> _Your assignment_
In the records below, find the line that contains "min_period_over_period: 0.544" and the line that contains "numPlacedInstances: 6678", then retype exactly those two lines and every line between them.

__________

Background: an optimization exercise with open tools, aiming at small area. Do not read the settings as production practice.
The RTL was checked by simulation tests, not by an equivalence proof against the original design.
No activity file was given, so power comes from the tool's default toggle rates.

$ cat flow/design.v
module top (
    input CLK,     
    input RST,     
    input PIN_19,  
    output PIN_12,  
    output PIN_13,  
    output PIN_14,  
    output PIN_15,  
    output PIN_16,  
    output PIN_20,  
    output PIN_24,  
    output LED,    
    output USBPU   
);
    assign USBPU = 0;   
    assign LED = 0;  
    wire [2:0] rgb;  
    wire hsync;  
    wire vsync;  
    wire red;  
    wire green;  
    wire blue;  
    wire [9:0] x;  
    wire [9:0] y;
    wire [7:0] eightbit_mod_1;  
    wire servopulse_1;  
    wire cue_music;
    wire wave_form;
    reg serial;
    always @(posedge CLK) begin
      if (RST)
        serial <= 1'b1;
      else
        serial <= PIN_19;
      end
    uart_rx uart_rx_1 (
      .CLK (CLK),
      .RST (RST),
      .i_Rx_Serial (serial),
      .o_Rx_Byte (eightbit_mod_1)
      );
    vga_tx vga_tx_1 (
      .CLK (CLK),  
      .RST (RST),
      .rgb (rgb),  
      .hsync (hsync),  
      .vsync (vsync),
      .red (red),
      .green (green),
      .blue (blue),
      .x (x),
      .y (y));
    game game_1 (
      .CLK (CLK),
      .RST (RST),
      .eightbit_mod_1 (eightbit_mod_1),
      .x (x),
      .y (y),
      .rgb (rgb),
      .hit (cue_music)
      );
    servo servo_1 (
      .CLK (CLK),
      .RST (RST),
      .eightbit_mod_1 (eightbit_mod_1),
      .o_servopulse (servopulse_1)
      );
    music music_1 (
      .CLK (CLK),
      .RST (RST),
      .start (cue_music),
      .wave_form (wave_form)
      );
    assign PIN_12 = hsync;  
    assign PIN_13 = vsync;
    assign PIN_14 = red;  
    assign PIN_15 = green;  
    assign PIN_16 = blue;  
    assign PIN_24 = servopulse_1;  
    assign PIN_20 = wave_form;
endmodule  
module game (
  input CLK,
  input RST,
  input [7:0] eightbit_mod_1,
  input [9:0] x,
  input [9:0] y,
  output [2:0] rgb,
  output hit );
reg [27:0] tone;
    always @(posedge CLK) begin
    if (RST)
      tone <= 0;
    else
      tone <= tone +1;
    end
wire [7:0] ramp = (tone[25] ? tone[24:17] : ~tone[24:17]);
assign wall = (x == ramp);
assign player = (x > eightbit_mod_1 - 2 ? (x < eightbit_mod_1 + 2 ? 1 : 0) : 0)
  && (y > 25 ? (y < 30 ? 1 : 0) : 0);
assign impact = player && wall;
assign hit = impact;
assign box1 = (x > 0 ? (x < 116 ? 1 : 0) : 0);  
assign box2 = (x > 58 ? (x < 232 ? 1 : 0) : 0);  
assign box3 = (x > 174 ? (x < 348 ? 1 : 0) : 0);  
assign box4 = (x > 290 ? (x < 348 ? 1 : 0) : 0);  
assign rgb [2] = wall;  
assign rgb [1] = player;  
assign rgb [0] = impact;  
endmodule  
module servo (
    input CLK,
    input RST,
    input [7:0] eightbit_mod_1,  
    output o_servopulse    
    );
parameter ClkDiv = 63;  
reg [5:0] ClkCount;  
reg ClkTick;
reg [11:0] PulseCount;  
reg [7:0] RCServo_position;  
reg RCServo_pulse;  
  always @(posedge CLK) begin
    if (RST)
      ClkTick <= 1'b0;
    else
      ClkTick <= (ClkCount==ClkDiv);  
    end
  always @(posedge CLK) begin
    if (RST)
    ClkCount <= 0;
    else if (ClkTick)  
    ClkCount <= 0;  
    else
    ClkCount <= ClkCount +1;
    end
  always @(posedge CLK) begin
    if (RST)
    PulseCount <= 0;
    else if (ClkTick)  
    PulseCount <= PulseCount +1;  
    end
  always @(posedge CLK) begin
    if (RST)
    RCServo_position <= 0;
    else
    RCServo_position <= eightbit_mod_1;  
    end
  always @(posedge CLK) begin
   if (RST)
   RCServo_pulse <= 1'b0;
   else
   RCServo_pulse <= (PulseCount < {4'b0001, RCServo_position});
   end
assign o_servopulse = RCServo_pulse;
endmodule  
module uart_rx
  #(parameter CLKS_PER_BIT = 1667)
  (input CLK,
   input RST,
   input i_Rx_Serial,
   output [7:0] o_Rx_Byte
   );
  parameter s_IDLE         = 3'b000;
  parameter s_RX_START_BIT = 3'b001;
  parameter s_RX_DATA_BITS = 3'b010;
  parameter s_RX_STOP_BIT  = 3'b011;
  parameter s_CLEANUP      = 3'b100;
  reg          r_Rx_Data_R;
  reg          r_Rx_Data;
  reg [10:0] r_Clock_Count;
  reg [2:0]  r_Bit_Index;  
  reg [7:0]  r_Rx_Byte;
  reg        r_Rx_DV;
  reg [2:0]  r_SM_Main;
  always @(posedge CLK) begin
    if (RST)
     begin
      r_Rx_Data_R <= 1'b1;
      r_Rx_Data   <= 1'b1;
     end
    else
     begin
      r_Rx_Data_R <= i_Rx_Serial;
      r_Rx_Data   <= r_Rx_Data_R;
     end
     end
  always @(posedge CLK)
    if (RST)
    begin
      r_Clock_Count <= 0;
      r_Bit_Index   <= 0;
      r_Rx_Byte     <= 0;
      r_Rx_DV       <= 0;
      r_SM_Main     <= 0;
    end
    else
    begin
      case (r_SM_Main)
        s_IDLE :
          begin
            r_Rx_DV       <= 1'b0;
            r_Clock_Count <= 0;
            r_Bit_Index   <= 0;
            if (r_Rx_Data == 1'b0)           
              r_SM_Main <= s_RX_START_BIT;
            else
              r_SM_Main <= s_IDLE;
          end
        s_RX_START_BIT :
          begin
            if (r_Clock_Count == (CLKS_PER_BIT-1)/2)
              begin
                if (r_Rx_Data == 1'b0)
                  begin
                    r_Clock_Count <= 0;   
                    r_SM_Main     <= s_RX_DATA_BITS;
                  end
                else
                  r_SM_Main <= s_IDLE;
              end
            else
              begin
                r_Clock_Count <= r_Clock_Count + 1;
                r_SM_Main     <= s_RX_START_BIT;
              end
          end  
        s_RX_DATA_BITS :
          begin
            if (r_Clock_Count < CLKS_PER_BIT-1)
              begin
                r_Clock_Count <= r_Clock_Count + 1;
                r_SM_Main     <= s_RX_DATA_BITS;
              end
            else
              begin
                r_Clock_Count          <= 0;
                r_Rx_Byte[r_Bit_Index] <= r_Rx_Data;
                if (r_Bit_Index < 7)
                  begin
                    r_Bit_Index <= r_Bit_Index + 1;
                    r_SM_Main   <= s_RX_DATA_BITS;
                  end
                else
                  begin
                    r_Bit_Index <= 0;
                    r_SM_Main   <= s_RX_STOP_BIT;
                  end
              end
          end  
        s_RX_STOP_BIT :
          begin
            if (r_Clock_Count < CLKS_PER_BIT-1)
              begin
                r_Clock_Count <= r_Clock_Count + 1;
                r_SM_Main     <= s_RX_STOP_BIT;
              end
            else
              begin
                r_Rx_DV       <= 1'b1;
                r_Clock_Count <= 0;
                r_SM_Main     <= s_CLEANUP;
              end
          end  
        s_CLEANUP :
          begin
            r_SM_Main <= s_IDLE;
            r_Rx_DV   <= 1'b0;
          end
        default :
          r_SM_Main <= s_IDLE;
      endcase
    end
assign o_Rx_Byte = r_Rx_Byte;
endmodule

__________

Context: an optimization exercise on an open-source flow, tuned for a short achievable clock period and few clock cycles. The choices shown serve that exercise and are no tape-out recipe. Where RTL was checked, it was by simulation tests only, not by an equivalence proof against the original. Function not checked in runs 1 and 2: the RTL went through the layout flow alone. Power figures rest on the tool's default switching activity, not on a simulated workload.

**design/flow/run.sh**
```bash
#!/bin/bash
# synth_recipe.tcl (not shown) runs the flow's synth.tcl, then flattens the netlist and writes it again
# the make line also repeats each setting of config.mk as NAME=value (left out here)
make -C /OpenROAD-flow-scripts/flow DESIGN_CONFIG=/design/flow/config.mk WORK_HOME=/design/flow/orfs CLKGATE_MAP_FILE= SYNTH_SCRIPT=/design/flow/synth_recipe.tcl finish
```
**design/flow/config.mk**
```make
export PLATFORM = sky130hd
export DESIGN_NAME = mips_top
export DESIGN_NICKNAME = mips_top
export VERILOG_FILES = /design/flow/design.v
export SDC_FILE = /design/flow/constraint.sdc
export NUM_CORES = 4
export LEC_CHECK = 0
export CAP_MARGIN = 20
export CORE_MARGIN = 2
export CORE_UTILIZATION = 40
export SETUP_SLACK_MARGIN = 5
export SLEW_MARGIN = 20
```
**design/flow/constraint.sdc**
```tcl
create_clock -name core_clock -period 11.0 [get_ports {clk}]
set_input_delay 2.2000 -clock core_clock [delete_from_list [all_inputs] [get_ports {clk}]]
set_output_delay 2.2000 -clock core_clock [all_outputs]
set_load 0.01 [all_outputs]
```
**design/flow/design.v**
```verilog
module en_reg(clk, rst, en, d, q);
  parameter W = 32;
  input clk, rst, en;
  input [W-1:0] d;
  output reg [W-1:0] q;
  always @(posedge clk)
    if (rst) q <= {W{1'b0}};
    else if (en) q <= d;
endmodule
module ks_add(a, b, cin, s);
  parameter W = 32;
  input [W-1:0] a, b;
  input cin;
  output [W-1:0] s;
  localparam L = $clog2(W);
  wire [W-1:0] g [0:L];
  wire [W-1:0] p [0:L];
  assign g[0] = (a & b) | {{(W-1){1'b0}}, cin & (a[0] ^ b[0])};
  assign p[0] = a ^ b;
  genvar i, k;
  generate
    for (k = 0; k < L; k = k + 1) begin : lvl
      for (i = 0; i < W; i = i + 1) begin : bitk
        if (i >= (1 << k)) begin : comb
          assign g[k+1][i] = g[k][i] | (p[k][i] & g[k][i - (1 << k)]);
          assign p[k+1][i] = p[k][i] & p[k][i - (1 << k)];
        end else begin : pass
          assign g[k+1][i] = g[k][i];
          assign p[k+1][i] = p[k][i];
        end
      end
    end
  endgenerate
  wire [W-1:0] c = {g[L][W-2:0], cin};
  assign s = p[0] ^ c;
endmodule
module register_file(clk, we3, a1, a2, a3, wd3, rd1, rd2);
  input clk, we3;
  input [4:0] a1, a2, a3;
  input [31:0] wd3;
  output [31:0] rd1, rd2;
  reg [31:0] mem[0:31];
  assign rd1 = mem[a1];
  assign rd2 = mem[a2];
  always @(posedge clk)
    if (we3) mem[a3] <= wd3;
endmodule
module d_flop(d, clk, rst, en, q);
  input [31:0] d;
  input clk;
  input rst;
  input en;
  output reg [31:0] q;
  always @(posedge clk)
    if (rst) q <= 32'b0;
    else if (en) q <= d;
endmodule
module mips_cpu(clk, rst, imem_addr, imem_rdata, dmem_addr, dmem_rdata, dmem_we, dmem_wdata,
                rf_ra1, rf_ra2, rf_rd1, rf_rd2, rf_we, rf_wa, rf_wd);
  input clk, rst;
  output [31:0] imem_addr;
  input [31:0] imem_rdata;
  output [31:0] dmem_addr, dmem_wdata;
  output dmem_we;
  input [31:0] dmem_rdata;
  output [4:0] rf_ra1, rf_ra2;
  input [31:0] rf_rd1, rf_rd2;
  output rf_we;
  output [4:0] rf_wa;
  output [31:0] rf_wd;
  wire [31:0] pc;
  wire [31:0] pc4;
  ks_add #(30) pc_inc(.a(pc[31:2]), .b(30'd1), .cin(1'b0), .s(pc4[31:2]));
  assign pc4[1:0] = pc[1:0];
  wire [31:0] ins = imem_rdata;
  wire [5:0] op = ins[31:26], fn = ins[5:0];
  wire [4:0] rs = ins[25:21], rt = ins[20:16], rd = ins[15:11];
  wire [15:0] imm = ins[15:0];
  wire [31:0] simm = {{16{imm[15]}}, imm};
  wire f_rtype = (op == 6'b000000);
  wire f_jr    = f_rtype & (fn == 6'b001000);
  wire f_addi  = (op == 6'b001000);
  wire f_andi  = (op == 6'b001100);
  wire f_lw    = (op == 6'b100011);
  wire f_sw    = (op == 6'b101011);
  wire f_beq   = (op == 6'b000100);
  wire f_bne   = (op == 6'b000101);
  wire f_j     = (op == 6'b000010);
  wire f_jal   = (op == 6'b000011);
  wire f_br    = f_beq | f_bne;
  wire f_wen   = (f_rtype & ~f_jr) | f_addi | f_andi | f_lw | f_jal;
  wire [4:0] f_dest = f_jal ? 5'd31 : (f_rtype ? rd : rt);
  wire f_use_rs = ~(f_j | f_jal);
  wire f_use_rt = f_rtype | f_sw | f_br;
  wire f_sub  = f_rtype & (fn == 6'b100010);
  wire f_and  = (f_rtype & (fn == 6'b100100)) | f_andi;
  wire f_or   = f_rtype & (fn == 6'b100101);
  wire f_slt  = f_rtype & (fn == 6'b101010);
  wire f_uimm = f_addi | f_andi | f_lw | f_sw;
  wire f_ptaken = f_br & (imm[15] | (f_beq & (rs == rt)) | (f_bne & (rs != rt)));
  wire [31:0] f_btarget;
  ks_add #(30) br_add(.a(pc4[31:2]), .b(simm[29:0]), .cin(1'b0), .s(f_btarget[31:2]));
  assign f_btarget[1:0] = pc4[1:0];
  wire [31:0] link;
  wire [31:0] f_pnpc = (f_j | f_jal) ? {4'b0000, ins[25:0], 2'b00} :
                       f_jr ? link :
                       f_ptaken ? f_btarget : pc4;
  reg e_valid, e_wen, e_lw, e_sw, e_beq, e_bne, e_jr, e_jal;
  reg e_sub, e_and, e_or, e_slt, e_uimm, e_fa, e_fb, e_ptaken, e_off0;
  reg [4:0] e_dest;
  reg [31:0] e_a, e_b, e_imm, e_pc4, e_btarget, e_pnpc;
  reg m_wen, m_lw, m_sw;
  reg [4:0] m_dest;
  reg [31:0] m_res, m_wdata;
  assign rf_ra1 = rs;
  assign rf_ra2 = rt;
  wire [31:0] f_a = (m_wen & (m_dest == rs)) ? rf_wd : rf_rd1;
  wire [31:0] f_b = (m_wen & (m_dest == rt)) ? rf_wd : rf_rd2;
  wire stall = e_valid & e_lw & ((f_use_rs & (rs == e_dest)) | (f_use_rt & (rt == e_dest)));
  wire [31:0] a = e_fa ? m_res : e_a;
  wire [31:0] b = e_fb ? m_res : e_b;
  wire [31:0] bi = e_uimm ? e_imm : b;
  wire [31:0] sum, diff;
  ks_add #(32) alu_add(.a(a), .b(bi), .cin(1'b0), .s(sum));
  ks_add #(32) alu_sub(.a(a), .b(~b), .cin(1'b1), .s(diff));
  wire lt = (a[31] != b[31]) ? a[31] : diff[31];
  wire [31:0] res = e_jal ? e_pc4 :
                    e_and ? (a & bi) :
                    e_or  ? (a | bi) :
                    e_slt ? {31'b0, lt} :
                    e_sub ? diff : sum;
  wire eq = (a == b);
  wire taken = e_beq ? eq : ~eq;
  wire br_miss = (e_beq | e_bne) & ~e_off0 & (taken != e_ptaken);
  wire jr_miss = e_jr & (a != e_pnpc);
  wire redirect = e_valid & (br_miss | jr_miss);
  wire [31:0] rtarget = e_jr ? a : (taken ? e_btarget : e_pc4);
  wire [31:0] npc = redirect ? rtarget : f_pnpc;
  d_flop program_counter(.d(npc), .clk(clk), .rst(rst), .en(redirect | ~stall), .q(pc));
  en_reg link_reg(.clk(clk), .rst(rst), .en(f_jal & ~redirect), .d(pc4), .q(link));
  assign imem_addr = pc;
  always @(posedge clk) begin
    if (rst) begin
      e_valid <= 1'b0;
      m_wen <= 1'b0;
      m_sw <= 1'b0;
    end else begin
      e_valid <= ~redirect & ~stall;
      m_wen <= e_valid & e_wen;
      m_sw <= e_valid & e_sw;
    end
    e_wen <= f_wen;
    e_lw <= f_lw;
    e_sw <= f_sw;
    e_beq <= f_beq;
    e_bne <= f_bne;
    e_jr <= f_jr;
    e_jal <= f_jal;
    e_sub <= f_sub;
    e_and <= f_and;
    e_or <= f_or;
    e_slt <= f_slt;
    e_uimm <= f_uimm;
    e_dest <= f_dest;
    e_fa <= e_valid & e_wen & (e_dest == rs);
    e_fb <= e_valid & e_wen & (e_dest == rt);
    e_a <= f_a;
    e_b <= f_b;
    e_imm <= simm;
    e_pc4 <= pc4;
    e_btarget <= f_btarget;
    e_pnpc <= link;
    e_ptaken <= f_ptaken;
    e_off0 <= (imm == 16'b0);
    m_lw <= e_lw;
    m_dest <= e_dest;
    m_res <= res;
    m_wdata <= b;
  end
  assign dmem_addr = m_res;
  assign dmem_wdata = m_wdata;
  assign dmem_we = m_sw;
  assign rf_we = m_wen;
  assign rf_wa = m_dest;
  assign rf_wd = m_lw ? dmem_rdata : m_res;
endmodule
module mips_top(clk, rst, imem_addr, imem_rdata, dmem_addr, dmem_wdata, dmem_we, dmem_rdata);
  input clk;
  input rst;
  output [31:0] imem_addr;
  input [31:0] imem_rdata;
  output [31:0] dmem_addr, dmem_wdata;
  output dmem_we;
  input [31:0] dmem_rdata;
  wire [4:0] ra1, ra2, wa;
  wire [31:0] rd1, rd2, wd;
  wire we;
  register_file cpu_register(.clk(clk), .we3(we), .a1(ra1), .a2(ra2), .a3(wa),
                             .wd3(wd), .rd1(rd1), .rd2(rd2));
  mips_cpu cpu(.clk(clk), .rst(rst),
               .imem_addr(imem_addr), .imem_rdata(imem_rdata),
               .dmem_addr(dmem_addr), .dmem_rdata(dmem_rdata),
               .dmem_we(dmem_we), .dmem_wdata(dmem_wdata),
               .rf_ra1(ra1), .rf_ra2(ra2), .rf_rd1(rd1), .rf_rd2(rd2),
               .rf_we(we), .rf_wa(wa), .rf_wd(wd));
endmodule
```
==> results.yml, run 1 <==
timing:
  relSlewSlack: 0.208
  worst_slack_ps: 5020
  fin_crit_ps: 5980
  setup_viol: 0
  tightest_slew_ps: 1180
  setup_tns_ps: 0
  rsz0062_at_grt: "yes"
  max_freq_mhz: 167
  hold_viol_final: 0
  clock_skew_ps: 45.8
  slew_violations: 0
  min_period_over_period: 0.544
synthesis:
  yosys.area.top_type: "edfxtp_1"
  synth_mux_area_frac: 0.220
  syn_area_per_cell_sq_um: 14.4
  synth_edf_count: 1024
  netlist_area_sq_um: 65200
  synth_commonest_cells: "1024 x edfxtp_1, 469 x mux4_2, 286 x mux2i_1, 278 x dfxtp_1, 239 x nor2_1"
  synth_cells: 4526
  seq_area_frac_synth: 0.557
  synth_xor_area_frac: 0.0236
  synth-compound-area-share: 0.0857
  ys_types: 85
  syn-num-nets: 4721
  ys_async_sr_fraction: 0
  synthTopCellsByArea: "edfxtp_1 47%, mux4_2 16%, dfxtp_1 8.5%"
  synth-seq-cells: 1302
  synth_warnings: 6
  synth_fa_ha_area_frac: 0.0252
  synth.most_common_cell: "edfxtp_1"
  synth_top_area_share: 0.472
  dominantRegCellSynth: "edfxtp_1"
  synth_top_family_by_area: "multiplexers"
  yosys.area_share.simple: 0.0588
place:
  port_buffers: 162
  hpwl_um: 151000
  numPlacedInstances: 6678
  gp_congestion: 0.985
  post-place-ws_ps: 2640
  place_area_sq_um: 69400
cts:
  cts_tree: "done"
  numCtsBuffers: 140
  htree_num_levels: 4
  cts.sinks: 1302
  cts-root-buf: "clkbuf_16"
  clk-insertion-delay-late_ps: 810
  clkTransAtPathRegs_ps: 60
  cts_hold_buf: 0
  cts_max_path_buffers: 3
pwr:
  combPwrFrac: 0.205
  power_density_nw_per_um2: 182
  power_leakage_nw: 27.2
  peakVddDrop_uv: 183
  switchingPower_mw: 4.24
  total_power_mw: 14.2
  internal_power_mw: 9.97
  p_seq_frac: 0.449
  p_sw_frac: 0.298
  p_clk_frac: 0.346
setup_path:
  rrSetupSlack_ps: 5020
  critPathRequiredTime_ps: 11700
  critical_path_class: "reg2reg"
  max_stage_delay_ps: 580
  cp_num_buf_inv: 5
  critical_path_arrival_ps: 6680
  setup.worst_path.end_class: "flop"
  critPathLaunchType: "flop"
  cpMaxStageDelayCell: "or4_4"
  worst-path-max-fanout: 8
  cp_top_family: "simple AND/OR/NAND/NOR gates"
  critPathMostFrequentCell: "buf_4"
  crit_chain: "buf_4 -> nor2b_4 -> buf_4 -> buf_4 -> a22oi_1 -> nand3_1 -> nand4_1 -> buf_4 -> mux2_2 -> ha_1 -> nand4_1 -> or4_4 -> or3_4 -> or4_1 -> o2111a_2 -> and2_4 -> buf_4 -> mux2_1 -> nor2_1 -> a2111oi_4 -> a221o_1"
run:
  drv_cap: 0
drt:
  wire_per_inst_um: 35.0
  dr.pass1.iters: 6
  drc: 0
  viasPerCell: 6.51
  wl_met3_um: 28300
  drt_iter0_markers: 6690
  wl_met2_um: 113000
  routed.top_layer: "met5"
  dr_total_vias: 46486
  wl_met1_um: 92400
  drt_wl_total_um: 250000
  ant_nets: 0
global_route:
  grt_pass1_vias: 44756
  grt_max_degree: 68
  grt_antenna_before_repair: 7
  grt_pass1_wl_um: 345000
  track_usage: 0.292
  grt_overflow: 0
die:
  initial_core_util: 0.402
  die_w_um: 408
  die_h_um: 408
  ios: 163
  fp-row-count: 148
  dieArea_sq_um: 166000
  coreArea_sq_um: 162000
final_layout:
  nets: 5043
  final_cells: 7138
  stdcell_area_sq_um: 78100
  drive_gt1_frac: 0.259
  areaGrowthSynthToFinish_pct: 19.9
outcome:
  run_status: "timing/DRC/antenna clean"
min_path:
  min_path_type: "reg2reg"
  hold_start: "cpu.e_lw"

__________

> _Task answer_
  min_period_over_period: 0.544
synthesis:
  yosys.area.top_type: "edfxtp_1"
  synth_mux_area_frac: 0.220
  syn_area_per_cell_sq_um: 14.4
  synth_edf_count: 1024
  netlist_area_sq_um: 65200
  synth_commonest_cells: "1024 x edfxtp_1, 469 x mux4_2, 286 x mux2i_1, 278 x dfxtp_1, 239 x nor2_1"
  synth_cells: 4526
  seq_area_frac_synth: 0.557
  synth_xor_area_frac: 0.0236
  synth-compound-area-share: 0.0857
  ys_types: 85
  syn-num-nets: 4721
  ys_async_sr_fraction: 0
  synthTopCellsByArea: "edfxtp_1 47%, mux4_2 16%, dfxtp_1 8.5%"
  synth-seq-cells: 1302
  synth_warnings: 6
  synth_fa_ha_area_frac: 0.0252
  synth.most_common_cell: "edfxtp_1"
  synth_top_area_share: 0.472
  dominantRegCellSynth: "edfxtp_1"
  synth_top_family_by_area: "multiplexers"
  yosys.area_share.simple: 0.0588
place:
  port_buffers: 162
  hpwl_um: 151000
  numPlacedInstances: 6678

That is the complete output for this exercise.